A rigorous approach for predicting the slope and curvature of the temperature–entropy saturation boundary of pure fluids

An accurate description of the geometry of the temperature-entropy (T–S) diagram is of fundamental importance for predicting the state of working fluids undergoing isentropic processes, as usually required for analyzing the performance of refrigeration and power generation systems. In this contribution, rigorous analytical expressions have been obtained for the first and second temperature derivatives of the entropy envelope along the vapor–liquid equilibrium (VLE) path of pure fluids.
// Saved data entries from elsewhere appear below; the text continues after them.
### config.mk
export PLATFORM = sky130hd
export DESIGN_NAME = tac_cfg_regs
export DESIGN_NICKNAME = d
export VERILOG_FILES = /design/src/rtl/core/tac_pkg.sv /design/src/rtl/core/tac_cfg_regs.sv
export SDC_FILE = /design/constraint.sdc
export NUM_CORES = 1
export LEC_CHECK = 0
export BUFFER_PORTS_ARGS = -buffer_cell sky130_fd_sc_hd__buf_2
export CAP_MARGIN = 20
export CORE_UTILIZATION = 59
export DETAILED_ROUTE_END_ITERATION = 6
export PLACE_DENSITY_LB_ADDON = 0.05
export REMOVE_ABC_BUFFERS = 1
export SLEW_MARGIN = 0
export SYNTH_ARGS = -nofsm -noshare
export SYNTH_HDL_FRONTEND = slang
export SYNTH_SLANG_ARGS = --single-unit
### constraint.sdc
create_clock -name clk -period 17.94 [get_ports clk]
set_input_delay 1.794 -clock clk [delete_from_list [all_inputs] [get_ports clk]]
set_output_delay 1.794 -clock clk [all_outputs]
set_load 0.02 [all_outputs]
### src/rtl/core/tac_pkg.sv
// Shared constants, register codes and pipeline payload types for the touch
// affine calibration core. No dependencies.
package tac_pkg;

  localparam int PANEL_WIDTH  = 1024;
  localparam int PANEL_HEIGHT = 600;

  localparam int RAW_W    = 16;
  localparam int COEF_W   = 32;
  localparam int SCREEN_W = 10;

  // signed coef times zero-extended raw value
  localparam int PROD_W = COEF_W + RAW_W + 1;
  // two products plus an offset, with headroom
  localparam int NUM_W  = PROD_W + 2;
  localparam int MAG_W  = NUM_W;

  localparam int PANEL_MAX = (PANEL_WIDTH > PANEL_HEIGHT) ? PANEL_WIDTH : PANEL_HEIGHT;
  // quotient bits needed below the saturation limit
  localparam int QB = (PANEL_MAX > 1) ? $clog2(PANEL_MAX) : 1;

  localparam int CFG_IDX_W   = 3;
  localparam int IN_TDATA_W  = ((2 * RAW_W + 7) / 8) * 8;
  localparam int OUT_TDATA_W = ((2 * SCREEN_W + 7) / 8) * 8;

  localparam logic [SCREEN_W-1:0] X_MAX = SCREEN_W'(PANEL_WIDTH - 1);
  localparam logic [SCREEN_W-1:0] Y_MAX = SCREEN_W'(PANEL_HEIGHT - 1);

  typedef enum logic [CFG_IDX_W-1:0] {
    REG_COEF_XX = 3'd0,
    REG_COEF_XY = 3'd1,
    REG_OFFS_X  = 3'd2,
    REG_COEF_YX = 3'd3,
    REG_COEF_YY = 3'd4,
    REG_OFFS_Y  = 3'd5,
    REG_DIVISOR = 3'd6
  } cfg_reg_t;

  // live configuration plus values derived from the divisor at write time
  typedef struct packed {
    logic signed [COEF_W-1:0] coef_xx;
    logic signed [COEF_W-1:0] coef_xy;
    logic signed [COEF_W-1:0] offs_x;
    logic signed [COEF_W-1:0] coef_yx;
    logic signed [COEF_W-1:0] coef_yy;
    logic signed [COEF_W-1:0] offs_y;
    logic        [COEF_W-1:0] div_abs;
    logic                     div_neg;
    logic                     div_zero;
    logic        [MAG_W-1:0]  lim_x;
    logic        [MAG_W-1:0]  lim_y;
  } cfg_t;

  // one axis in flight through the divider
  typedef struct packed {
    logic             neg;
    logic             sat;
    logic [MAG_W-1:0] rem;
    logic [QB-1:0]    q;
  } lane_t;

  typedef struct packed {
    lane_t ax;
    lane_t ay;
    logic  dzero;
  } div_item_t;

endpackage

### src/rtl/core/tac_cfg_regs.sv
// Configuration register file with divisor-derived magnitude, sign and
// saturation limits. Depends on tac_pkg.
module tac_cfg_regs (
  input  logic                          clk,
  input  logic                          rst_n,
  input  logic                          cfg_valid,
  output logic                          cfg_ready,
  input  logic [tac_pkg::CFG_IDX_W-1:0] cfg_index,
  input  logic [tac_pkg::COEF_W-1:0]    cfg_data,
  output tac_pkg::cfg_t                 cfg
);
  import tac_pkg::*;

  cfg_t cfg_r, cfg_nxt;

  assign cfg_ready = 1'b1;
  assign cfg       = cfg_r;

  always_comb begin
    logic [COEF_W-1:0] dabs;
    dabs    = cfg_data[COEF_W-1] ? (~cfg_data + 1'b1) : cfg_data;
    cfg_nxt = cfg_r;
    if (cfg_valid) begin
      unique case (cfg_index)
        REG_COEF_XX: cfg_nxt.coef_xx = cfg_data;
        REG_COEF_XY: cfg_nxt.coef_xy = cfg_data;
        REG_OFFS_X:  cfg_nxt.offs_x  = cfg_data;
        REG_COEF_YX: cfg_nxt.coef_yx = cfg_data;
        REG_COEF_YY: cfg_nxt.coef_yy = cfg_data;
        REG_OFFS_Y:  cfg_nxt.offs_y  = cfg_data;
        REG_DIVISOR: begin
          cfg_nxt.div_abs  = dabs;
          cfg_nxt.div_neg  = cfg_data[COEF_W-1];
          cfg_nxt.div_zero = (cfg_data == '0);
          cfg_nxt.lim_x    = MAG_W'(dabs) * MAG_W'(PANEL_WIDTH);
          cfg_nxt.lim_y    = MAG_W'(dabs) * MAG_W'(PANEL_HEIGHT);
        end
        default: ;  // unmapped index, write dropped
      endcase
    end
  end

  always_ff @(posedge clk) begin
    if (!rst_n) begin
      cfg_r.coef_xx  <= COEF_W'(1);
      cfg_r.coef_xy  <= '0;
      cfg_r.offs_x   <= '0;
      cfg_r.coef_yx  <= '0;
      cfg_r.coef_yy  <= COEF_W'(1);
      cfg_r.offs_y   <= '0;
      cfg_r.div_abs  <= COEF_W'(1);
      cfg_r.div_neg  <= 1'b0;
      cfg_r.div_zero <= 1'b0;
      cfg_r.lim_x    <= MAG_W'(PANEL_WIDTH);
      cfg_r.lim_y    <= MAG_W'(PANEL_HEIGHT);
    end else begin
      cfg_r <= cfg_nxt;
    end
  end

endmodule

==> results of run 1 <==
==> area by class of cell <==
| cell class | instances | share of cell area |
|---|---|---|
| Antenna cell | 1 | 0.0001444 |
| Clock inverter | 17 | 0.01530 |
| Timing Repair Buffer | 351 | 0.1038 |
| Inverter | 151 | 0.03299 |
| Multi-Input combinational cell | 1313 | 0.4758 |
| Tap cell | 324 | 0.02339 |
| Sequential cell | 264 | 0.3049 |
| Clock buffer | 35 | 0.04367 |
==> cells in the final DEF (no fill, tap or decap), drive strengths merged, types with 4 or more instances in the layout <==
cell,instances
xor2,32
nor3,17
a21oi,243
o21ai,54
nor4,5
o41ai,7
dfxtp,264
conb,32
and2,5
inv,151
xnor2,16
and3,10
nand3,32
or3,11
nor2b,7
nand2,457
o21bai,4
or4,10
nand4,18
or2,4
ha,109
o2111a,4
o31ai,10
clkinv,9
nand2b,6
clkbuf,35
bufinv,6
buf,351
fa,55
a211oi,30
a31oi,7
o211ai,10
a21o,18
nor2,63
a221o,4
and4,4
==> worst min-delay path by stage <==
stage | end | slack (ns)
2_1_floorplan | cfg[11] | 0.53
3_3_place_gp | cfg[29] | 0.43
3_5_place_dp | cfg[29] | 0.44
4_1_cts | cfg[10] | 0.45
5_1_grt | cfg[17] | 0.46
6_report | cfg[11] | 0.45
==> per-stage QoR <==
| stage | power [W] | worst slack [ns] | cell area, um^2 | std cells | utilization |
|---|---|---|---|---|---|
| finish | 0.002420 | 10.07 | 17330 | 2456 | 0.7045 |
| global route | 0.002586 | 9.711 | 17330 | 2455 | 0.7043 |
| CTS | 0.002410 | 10.07 | 17330 | 2455 | 0.7043 |
| detailed placement | 0.001773 | 9.507 | 16310 | 2403 | 0.6628 |
| global placement | 0.001764 | 9.569 | 16310 | 2403 | 0.6628 |
| floorplan | 0.001469 | 10.33 | 14100 | 1728 | - |
==> cell families after synthesis <==
group,count (synthesis),share of synthesized area
AND/OR/NAND/NOR,656,0.1864
buffers and inverters,353,0.1055
other,2,0.0005006
flip-flops,264,0.3523
multiplexers,2,0.001335
adder cells (fa/ha/maj),164,0.1643
XOR/XNOR,48,0.02853
AO/OA/AOI/OAI,411,0.1611
==> critical path, cell delays in order <==
cell       delay (ns)
buf_2            0.16
or4_1            0.62
nor4_1           0.33
nand3_1          0.21
or2_2            0.33
o41ai_1          0.31
xor2_1           0.49
inv_1            0.17
ha_1             0.33
ha_1             0.30
fa_1             0.54
inv_1            0.05
fa_1             0.51
inv_1            0.05
ha_1             0.42
nand2_1          0.14
o21ai_0          0.42
nor2_1           0.08
o2bb2ai_1        0.13
or2_2            0.34
o311a_1          0.31
a221o_1          0.25
==> per-layer routing <==
metal  track usage  up-vias
li1              -     6595
met1        0.4190     6490
met2        0.5654      577
met3       0.07524      114
met4        0.1539        0
met5             0        -
==> where the power goes <==
part	switching [W]	leakage, nW	internal, W
registers	0.0000118	2.14	0.000609
clock network	0.000252	0.499	0.000387
logic	0.000757	5.51	0.000404
total	0.00102	8.15	0.00140
==> implementation parameters, run 1 <==
Parameter                              Value

Global routing
  Pin count of the biggest net entering global routing    98
  Total track usage    0.3394
  Grt total ovfl    0
  Vias in the first global route    13,130
  Antenna violations before repair    0
  Wire length of the first global-routing pass    70,460 um

STA
  Count of final setup violators    0
  Peak clock frequency supported by timing    0.1271 GHz
  Final number of max-transition violations    0
  Setup clock skew after layout    0 ns
  Setup repair after global routing missed its margin    no
  Accumulated negative setup slack    0 ns
  Slew HR    0.2737
  Transition time at the pin with the least slew margin    1.085 ns
  Final hold violations    0
  Worst Hold Slack    0.4457 ns
  Final Critical Period    7.867 ns
  Portion of the clock cycle consumed by the worst path in the final layout    0.4385

Clocking
  Number of levels the H-tree was split into    1
  Clock latency at the later pin of the worst-skew pair    0.54 ns
  Total CTS buffers    28
  Number of instances resized during post-cts repair    0
  Quantity of hold-fixing buffers added after cts    0
  Reg clk slew, reported paths    0.06 ns
  Setup Fix Bufs, Post-CTS    0
  Number of sinks driven by the clock tree    264
  TritonCTS clock tree    built
  Clock Tree Root    clkbuf_16
  Maximum clock insertion buffer count    3

Drt
  Residual antenna-violating net count after detailed routing    0
  Max Used Layer    met4
  DRT Wirelength    44,860 um
  Vias per inst    5.609
  Detailed-route DRC error count    0
  Met2 WL post-DR    21,180 um
  Iteration-0 DRC Markers    1,089
  Routed wl met3    3785 um
  Number of detailed-route iterations in the first pass    7
  Number of vias in the routed layout    13,780
  Length of routed wiring on met1    17,900 um
  Routed length per instance    18.27 um

Logic synthesis
  Post-synthesis register bit count    264
  Post-synthesis cell type count    63
  Fraction of synthesized cell area taken by the top area cell type    0.3523
  Post-synthesis instance area    15,000 um^2
  Number of cells produced by synthesis    1,900
  Ranking of synthesized cells by area    dfxtp_1 (35%), nand2_1 (11%), ha_1 (9.1%)
  Commonest cells post-synth    nand2_1 (457), dfxtp_1 (264), a21oi_1 (243)
  Most common cell in the synthesized netlist    nand2_1
  Cell type with the largest total area after synthesis    dfxtp_1
  Synth async-reset ratio    0
  Most frequently used flop master after synthesis    dfxtp_1
  Count of flip-flops with a built-in enable after synthesis    0
  Synth Area per Inst    7.895 um^2
  Ys Warns    0
  Sequential share of the synthesized area    0.3523

Die
  Number of primary I/O pins    367
  Height of the die    161.5 um
  Total die area    26,070 um^2
  Area of the core    24,600 um^2
  Starting density of the core    0.6097
  Die extent in x    161.5 um
  Cell row count    57

Critical path
  Worst flop-to-flop path endpoint    cfg[41]
  Number of cells traversed by the worst register-to-register path    4
  CP startpoint kind    input pin
  End point of the critical path    cfg[35]
  Crit end category    register
  Crit Path Max Fanout    11
  Crit. Startpoint    cfg_data[5]
  Reg-to-reg critical path startpoint    cfg[41]
  Required time of the critical path    18.37 ns
  Register-to-register path setup slack    16.92 ns
  Path type of the worst setup path    input pin to register
  Endpoint arrival time on the critical path    8.29 ns

Power
  Static leakage    8.146 nW
  Pwr per Cell Area    139.6 nW/um^2
  Highest ir drop seen on vdd    91.29 uV

Placed design
  Half-perimeter wire length of the detailed placement result    32,500 um
  # port buffers    334
  Placer congestion estimate    0.8856

Status
  Result of the run    finished, final reports clean

Flow run
  Max-capacitance violation count    0

Layout
  Max reg flops    264
  Multi-input gate area in the final layout    8247 um^2
  Share of final-layout standard cells stronger than drive strength 1    0.1966
  Number of nets in the finished design    2,311
  Total of fill cells in the finished design    2,019
  P&R area growth vs syn    15.55%
  Area taken by flip-flops and latches    5285 um^2

Worst hold path
  Worst hold stages    2
  Beginning of the worst hold path    cfg[11]
  Tightest Hold Check Type    register to register
Power figures use the tool's default switching activity.
==> run 2, diff against run 1 <==
--- a/config.mk
+++ b/config.mk
@@ -7,7 +7,7 @@
 export LEC_CHECK = 0
 export BUFFER_PORTS_ARGS = -buffer_cell sky130_fd_sc_hd__buf_2
 export CAP_MARGIN = 20
-export CORE_UTILIZATION = 59
+export CORE_UTILIZATION = 49
 export DETAILED_ROUTE_END_ITERATION = 6
 export PLACE_DENSITY_LB_ADDON = 0.05
 export REMOVE_ABC_BUFFERS = 1
==> constraint.sdc (replaced) <==
create_clock -name clk -period 6.69 [get_ports clk]
set_input_delay 0.669 -clock clk [delete_from_list [all_inputs] [get_ports clk]]
set_output_delay 0.669 -clock clk [all_outputs]
set_load 0.02 [all_outputs]
==> run 2 against run 1 <==
  * Non-clock buffer count up 116
  * Wire length grew 3.4%
  * Total power increased to 2.9 times the previous value
  * Count of clock-buffer cells in the layout up 4
  * Sequential power rose to 2.7 times the previous value
  * Combinational power grew to 3.2 times the previous value
  * Register-to-register slack lost 11 ns
  * Clock skew stayed put
  * Die area rose by 20%
  * Clock power grew to 2.5 times the previous value
  * Cell area up 5.2%
  * Sequential share of layout area decreased by 1.5 points
==> implementation parameters, run 2 (synthesis gave the netlist of run 1 again) <==
Parameter                              Value

Status
  Result of the run    finished, final reports clean

Global routing
  Antenna violations before repair    2
  Total track usage    0.2949
  Wire length of the first global-routing pass    72,550 um
  Pin count of the biggest net entering global routing    208
  Grt total ovfl    0
  Vias in the first global route    13,080

Critical path
  Crit end category    register
  Peak per-stage delay on the critical path    0.60 ns
  Required time of the critical path    7.16 ns
  Worst path buffer plus inverter count    6
  CP max-delay cell    or4_1
  Path type of the worst setup path    input pin to register
  Cell family with most CP delay    adder cells
  CP startpoint kind    input pin
  Endpoint arrival time on the critical path    6.68 ns
  Register-to-register path setup slack    5.67 ns
  Crit Path Max Fanout    6
  Chain of cells forming the critical path    buf_2 > or4_1 > nor4_1 > buf_4 > or3b_2 > o41ai_1 > xor2_1 > inv_1 > ha_1 > ha_1 > fa_1 > inv_1 > fa_1 > inv_1 > ha_1 > nand2_1 > o21ai_0 > buf_4 > nor2_1 > o2bb2ai_1 > or2_2 > o311a_1 > a221o_1

Clocking
  Quantity of hold-fixing buffers added after cts    0
  Clock Tree Root    clkbuf_16
  Number of instances resized during post-cts repair    0
  Number of levels the H-tree was split into    1
  Total CTS buffers    29
  Maximum clock insertion buffer count    3
  Setup Fix Bufs, Post-CTS    0
  Reg clk slew, reported paths    0.06 ns
  Number of sinks driven by the clock tree    264
  TritonCTS clock tree    built
  Clock latency at the later pin of the worst-skew pair    0.57 ns

STA
  Final Critical Period    6.207 ns
  Portion of the clock cycle consumed by the worst path in the final layout    0.9278
  Final number of max-transition violations    0
  Setup repair after global routing missed its margin    no
  Transition time at the pin with the least slew margin    1.133 ns
  Count of final setup violators    0
  Peak clock frequency supported by timing    0.1611 GHz
  Final hold violations    0
  Setup clock skew after layout    0 ns
  Slew HR    0.2448
  Worst Hold Slack    0.4431 ns

Layout
  P&R area growth vs syn    21.60%
  Layout Utilization    0.6106
  Share of final-layout standard cells stronger than drive strength 1    0.2384
  Number of nets in the finished design    2,428
  Post-route insts no fill    2,640
  Max reg flops    264
  Leading cell type in the layout, fill and taps excluded    nand2_1
  Commonest non-fill, non-tap cells in the layout    nand2_1 (457), buf_2 (334), dfxtp_1 (264), a21oi_1 (243), inv_1 (150)

Drt
  Number of vias in the routed layout    13,710
  Residual antenna-violating net count after detailed routing    0
  Detailed-route DRC error count    0
  Routed length per instance    17.57 um
  Number of detailed-route iterations in the first pass    7
  Vias per inst    5.195
  Iteration-0 DRC Markers    910
  DRT Wirelength    46,380 um

Power
  Highest ir drop seen on vdd    254.8 uV
  Static leakage    8.675 nW
  Pwr per Cell Area    383.6 nW/um^2

Die
  Height of the die    177.0 um
  Starting density of the core    0.5021
  Total die area    31,320 um^2
  Die extent in x    177.0 um
  Cell row count    63
  Area of the core    29,870 um^2
  Number of primary I/O pins    367

Placed design
  # port buffers    334
  Half-perimeter wire length of the detailed placement result    34,400 um
  Placed insts    2,585
  Placer congestion estimate    0.8670

Flow run
  Max-capacitance violation count    0

Worst hold path
  Tightest Hold Check Type    register to register
-- run 2: cell count changes in the layout (fill, tap and decap cells not counted), sizes merged --
| cell | before | now |
|---|---|---|
| buf | 351 | 467 |
| inv | 151 | 152 |
| bufinv | 6 | 2 |
| diode | 1 | 2 |
| clkbuf | 35 | 39 |
-- run 2: final timing paths --
path,to,start,cells after the start
max,cfg[35],cfg_data[5],23
min,cfg[15],cfg[15],2
max reg2reg,cfg[41],cfg[41],4
min reg2reg,cfg[15],cfg[15],2
-- run 2: per-layer routing --
metal | track usage | share of wire
met1 | 0.3748 | 0.43
met2 | 0.4920 | 0.47
met3 | 0.06787 | 0.068
met4 | 0.09339 | 0.032
met5 | 0 | 0
-- run 2: report_power, final --
part	internal, W	switching (W)	total [W]
clock network	0.000932	0.000688	0.00162
registers	0.00163	0.0000311	0.00166
logic	0.00157	0.00214	0.00371
-- run 2: tightest hold or removal path: stages (launching register included) --
cell and delay (ns):
dfxtp_1 0.30, nand2_1 0.05, a21oi_1 0.05
-- run 2: layout make-up --
| type | count | area, um^2 |
|---|---|---|
| inverters | 151 | 571.8 |
| clock inverters | 14 | 143.9 |
| diodes | 2 | 5.005 |
| flip-flops and latches | 264 | 5285 |
| repair buffers | 467 | 2683 |
| well taps | 390 | 488.0 |
| clock buffers | 39 | 813.3 |
| multi-input cells | 1313 | 8252 |
| fillers | 2755 | 11630 |
-- run 2: per-stage QoR --
stage	setup TNS, ns	instance area [um^2]	power (W)	setup WS [ns]
after detailed placement	-0.2459	17280	0.005382	-0.1062
after CTS	0	18240	0.007014	0.5177
after floorplan	0	14100	0.003939	0.2045
final	0	18240	0.006998	0.4832
after global routing	0	18240	0.007548	0.1495
after global placement	-0.03337	17280	0.005376	-0.01970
These relationships are valid from the triple point up o the critical state, and have been conveniently expressed in terms of Helmholtz’s energy, thus yielding a generalized method able to describe the geometry of the T–S diagram from typical equation of state (EOS) models. The customary classification of fluids in wet, isentropic or dry behavior has been reduced to a simple criterion based on a new dimensionless function ψ and how its value compares with the value of the isobaric heat capacity of the ideal gas. Applications are presented for cubic models of the van der Waals type, specific multi-parameter equations, molecular-based models, and virial density expansions. From these results it is concluded that dry behavior depends on the number of atoms that compose the molecule, and it will be generally observed in long-chained molecules.

► A displacement theory approach is extended to entropy analysis.
► The slope and curvature of the T–S saturation envelope is mathematically described.
► New analytical relationships for entropy derivatives on temperature are developed.
► A consistent approach for classifying fluids as dry, isentropic or wet is proposed.
► The CPig of molecules dominantly controls the isentropic expansion behavior of fluids.